PROMPT:
Check each line of the records below and collect those that include the word "sample".
=== MATERIAL TO PROCESS ===
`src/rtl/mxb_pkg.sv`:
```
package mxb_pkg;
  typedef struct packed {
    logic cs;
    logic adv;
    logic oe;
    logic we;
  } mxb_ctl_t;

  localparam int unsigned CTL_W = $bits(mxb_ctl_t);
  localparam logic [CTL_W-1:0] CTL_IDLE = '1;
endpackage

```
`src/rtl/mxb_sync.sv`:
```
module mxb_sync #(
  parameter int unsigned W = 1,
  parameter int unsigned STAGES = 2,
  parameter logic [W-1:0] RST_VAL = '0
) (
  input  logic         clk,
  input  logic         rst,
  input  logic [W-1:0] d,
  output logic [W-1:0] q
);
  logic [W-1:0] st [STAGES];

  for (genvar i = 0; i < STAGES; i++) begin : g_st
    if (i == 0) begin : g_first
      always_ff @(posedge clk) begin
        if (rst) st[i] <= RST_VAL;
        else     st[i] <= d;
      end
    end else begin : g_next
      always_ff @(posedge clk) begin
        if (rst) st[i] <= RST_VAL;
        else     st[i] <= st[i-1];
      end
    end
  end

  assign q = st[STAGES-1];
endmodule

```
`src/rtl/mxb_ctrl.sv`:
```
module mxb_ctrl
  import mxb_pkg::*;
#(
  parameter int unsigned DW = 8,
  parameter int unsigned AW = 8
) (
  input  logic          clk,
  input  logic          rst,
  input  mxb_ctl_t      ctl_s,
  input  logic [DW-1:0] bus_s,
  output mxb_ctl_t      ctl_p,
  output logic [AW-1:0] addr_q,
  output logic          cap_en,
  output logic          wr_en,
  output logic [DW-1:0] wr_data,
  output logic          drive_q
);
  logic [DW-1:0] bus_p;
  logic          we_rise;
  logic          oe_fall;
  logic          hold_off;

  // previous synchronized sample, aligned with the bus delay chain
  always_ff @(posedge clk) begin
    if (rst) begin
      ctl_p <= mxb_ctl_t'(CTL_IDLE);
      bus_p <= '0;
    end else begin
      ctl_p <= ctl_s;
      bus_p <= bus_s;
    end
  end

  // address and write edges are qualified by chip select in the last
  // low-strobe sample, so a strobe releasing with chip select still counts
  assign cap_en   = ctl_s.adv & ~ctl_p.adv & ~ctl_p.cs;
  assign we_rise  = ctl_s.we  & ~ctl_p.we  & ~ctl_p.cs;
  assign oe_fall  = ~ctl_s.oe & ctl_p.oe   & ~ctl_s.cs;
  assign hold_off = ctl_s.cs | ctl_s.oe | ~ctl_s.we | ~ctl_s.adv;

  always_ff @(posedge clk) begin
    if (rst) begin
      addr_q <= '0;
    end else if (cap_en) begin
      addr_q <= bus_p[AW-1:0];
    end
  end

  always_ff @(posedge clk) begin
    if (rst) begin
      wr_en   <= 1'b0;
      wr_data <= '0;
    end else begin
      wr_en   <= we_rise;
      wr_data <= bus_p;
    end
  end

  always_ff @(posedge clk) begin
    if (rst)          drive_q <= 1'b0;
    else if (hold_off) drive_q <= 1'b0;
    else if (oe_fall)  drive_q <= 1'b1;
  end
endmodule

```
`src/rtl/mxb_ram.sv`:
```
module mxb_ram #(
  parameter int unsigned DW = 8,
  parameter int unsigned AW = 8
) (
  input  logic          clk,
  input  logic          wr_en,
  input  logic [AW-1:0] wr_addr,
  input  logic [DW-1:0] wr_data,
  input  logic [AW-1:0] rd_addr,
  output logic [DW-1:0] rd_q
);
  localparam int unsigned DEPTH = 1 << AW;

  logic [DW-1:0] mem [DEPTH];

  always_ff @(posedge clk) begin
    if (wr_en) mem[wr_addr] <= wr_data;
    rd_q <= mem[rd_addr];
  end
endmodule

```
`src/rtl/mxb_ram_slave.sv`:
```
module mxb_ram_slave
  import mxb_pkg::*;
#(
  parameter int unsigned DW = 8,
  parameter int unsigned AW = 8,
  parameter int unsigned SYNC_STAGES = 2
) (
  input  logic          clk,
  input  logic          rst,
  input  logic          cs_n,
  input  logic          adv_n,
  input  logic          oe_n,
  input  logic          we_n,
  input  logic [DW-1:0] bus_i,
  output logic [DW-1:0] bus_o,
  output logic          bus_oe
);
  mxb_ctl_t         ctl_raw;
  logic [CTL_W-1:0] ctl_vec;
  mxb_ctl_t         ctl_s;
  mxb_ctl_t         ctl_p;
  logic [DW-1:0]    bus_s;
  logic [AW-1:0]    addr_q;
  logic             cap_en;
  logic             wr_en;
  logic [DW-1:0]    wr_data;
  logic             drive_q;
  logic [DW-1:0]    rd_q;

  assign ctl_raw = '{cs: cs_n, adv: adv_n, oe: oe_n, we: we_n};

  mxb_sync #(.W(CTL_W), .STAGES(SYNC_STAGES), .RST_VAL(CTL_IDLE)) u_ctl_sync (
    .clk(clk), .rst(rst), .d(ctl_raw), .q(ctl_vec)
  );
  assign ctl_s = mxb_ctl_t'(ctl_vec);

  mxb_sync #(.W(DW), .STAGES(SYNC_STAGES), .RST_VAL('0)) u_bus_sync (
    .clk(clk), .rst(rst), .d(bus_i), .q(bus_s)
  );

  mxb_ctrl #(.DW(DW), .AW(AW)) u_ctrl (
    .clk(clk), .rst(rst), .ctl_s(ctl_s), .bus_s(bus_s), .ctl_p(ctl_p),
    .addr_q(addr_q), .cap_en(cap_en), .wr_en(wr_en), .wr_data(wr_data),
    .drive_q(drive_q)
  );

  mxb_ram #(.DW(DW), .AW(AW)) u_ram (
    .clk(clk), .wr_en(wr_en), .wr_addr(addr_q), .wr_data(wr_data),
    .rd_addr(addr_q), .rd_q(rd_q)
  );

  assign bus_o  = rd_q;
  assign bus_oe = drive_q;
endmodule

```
===
TASK RESULT:
  // previous synchronized sample, aligned with the bus delay chain
  // low-strobe sample, so a strobe releasing with chip select still counts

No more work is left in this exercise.